◆ WORK INSTRUCTIONS ◆
The response must reproduce exactly every line of the material below holding the word "config".
[MATERIAL FOR THIS EXERCISE — start]
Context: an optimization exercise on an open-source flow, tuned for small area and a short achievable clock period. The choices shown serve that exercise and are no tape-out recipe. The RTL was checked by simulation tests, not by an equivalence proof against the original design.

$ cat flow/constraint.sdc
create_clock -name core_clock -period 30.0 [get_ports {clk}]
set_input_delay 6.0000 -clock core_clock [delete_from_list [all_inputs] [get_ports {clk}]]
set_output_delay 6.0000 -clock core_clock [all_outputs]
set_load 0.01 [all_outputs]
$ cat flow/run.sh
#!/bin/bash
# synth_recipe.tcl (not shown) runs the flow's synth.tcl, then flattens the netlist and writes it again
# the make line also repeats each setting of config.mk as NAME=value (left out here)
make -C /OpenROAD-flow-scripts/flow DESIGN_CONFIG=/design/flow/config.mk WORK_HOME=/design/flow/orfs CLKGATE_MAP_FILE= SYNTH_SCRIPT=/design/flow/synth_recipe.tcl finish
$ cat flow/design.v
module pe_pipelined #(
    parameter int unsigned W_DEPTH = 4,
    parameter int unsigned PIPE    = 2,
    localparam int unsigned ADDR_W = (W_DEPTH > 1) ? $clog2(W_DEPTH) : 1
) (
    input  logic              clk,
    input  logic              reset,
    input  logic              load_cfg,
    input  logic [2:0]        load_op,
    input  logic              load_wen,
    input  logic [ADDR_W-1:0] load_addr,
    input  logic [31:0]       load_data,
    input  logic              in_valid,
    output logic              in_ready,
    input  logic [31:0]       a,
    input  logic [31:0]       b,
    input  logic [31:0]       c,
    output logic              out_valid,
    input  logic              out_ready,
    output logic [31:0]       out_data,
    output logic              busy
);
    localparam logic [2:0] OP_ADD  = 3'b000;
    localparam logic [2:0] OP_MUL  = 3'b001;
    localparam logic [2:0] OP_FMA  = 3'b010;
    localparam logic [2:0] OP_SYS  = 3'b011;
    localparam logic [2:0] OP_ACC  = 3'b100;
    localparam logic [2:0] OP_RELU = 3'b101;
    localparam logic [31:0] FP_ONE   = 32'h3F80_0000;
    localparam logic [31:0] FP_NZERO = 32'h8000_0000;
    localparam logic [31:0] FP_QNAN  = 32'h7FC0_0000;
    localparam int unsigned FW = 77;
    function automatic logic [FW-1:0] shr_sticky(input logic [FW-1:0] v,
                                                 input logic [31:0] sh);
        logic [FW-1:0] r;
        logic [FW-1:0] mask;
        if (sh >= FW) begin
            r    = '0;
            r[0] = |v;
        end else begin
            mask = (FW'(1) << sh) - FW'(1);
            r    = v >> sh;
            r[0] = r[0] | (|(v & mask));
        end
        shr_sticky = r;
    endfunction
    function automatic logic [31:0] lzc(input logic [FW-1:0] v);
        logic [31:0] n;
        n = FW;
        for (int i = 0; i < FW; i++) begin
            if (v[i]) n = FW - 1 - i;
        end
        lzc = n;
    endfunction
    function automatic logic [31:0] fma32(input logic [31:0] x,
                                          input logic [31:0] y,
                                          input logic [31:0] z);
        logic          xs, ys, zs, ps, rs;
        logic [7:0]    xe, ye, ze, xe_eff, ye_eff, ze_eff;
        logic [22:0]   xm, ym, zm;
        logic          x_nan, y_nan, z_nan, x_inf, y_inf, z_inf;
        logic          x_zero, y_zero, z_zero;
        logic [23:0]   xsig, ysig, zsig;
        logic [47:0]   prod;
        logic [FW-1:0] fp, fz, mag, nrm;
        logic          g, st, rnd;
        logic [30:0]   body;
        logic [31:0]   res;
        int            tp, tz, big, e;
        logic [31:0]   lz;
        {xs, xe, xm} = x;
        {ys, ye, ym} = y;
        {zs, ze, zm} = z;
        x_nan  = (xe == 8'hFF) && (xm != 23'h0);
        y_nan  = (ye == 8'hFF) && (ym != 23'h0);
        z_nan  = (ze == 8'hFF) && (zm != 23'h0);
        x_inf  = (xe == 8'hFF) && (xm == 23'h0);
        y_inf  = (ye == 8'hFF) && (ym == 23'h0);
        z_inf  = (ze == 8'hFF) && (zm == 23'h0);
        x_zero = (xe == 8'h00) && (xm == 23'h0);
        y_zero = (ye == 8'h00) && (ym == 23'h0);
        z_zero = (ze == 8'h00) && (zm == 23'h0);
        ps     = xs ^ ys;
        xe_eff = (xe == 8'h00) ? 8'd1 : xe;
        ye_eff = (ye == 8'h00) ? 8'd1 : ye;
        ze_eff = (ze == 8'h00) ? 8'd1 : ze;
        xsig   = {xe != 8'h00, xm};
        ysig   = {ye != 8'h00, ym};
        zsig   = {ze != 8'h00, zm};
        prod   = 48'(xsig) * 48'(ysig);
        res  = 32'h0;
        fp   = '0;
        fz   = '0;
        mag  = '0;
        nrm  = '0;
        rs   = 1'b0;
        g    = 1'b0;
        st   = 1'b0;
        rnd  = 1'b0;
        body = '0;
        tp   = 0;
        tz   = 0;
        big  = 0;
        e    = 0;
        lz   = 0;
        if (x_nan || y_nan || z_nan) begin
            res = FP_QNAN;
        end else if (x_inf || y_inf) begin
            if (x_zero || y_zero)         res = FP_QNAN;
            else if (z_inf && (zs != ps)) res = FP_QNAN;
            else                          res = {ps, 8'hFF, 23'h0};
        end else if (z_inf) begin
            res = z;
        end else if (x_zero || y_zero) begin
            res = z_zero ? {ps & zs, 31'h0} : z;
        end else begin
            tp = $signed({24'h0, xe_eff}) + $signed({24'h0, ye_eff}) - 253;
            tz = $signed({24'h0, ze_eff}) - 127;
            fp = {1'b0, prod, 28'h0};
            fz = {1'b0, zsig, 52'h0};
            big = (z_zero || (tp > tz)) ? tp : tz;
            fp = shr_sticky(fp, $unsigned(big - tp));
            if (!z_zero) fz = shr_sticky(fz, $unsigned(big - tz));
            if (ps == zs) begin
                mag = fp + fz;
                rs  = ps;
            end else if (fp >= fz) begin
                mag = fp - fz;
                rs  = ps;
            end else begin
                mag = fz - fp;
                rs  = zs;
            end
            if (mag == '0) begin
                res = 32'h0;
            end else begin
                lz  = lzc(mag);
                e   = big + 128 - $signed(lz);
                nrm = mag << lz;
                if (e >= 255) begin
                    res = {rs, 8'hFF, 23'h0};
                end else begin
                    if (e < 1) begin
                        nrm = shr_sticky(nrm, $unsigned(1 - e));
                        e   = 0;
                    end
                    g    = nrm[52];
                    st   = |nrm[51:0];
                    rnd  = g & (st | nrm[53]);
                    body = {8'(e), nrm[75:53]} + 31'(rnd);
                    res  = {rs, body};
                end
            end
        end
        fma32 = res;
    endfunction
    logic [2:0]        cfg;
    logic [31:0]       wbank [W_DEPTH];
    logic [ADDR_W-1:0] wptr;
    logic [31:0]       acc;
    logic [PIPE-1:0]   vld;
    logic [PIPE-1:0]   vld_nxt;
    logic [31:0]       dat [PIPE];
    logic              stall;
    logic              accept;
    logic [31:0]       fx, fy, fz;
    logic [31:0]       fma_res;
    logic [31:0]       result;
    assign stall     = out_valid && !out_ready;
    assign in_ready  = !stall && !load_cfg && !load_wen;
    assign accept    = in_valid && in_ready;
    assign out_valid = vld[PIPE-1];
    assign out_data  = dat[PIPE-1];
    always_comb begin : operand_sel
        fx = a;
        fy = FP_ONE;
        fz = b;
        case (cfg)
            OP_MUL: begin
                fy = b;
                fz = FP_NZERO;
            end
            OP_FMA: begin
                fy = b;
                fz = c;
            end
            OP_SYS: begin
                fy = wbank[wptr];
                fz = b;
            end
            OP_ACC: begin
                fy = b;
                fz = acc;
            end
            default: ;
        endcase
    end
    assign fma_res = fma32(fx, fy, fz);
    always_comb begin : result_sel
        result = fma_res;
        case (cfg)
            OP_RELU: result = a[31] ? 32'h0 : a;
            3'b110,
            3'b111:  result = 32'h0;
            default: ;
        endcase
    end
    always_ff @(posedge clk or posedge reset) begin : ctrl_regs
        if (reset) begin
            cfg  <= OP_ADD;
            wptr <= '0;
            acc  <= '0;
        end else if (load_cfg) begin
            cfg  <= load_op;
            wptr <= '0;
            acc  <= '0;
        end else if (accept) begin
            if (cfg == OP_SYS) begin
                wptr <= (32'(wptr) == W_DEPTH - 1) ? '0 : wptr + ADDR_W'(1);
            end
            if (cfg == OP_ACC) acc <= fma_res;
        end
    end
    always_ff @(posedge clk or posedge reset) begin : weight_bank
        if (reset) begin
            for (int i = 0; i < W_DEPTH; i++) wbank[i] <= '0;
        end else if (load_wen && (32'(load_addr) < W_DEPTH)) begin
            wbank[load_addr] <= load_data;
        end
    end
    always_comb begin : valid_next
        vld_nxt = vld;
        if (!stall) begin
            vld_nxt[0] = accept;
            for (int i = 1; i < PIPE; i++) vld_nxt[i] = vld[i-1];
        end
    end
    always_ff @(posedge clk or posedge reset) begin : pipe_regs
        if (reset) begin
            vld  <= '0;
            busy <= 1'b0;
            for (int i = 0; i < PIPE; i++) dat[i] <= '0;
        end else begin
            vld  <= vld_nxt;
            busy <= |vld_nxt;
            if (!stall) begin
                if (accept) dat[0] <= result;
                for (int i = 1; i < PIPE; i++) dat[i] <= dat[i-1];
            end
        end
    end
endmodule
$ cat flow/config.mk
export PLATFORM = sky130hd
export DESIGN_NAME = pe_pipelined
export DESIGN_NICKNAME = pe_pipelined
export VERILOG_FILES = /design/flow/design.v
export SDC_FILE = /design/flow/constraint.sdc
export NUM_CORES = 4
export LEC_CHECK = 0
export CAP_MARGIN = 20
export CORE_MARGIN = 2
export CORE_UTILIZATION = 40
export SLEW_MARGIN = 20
[MATERIAL FOR THIS EXERCISE — finish]
◆ SOLUTION TO THIS EXERCISE ◆
# the make line also repeats each setting of config.mk as NAME=value (left out here)
make -C /OpenROAD-flow-scripts/flow DESIGN_CONFIG=/design/flow/config.mk WORK_HOME=/design/flow/orfs CLKGATE_MAP_FILE= SYNTH_SCRIPT=/design/flow/synth_recipe.tcl finish
$ cat flow/config.mk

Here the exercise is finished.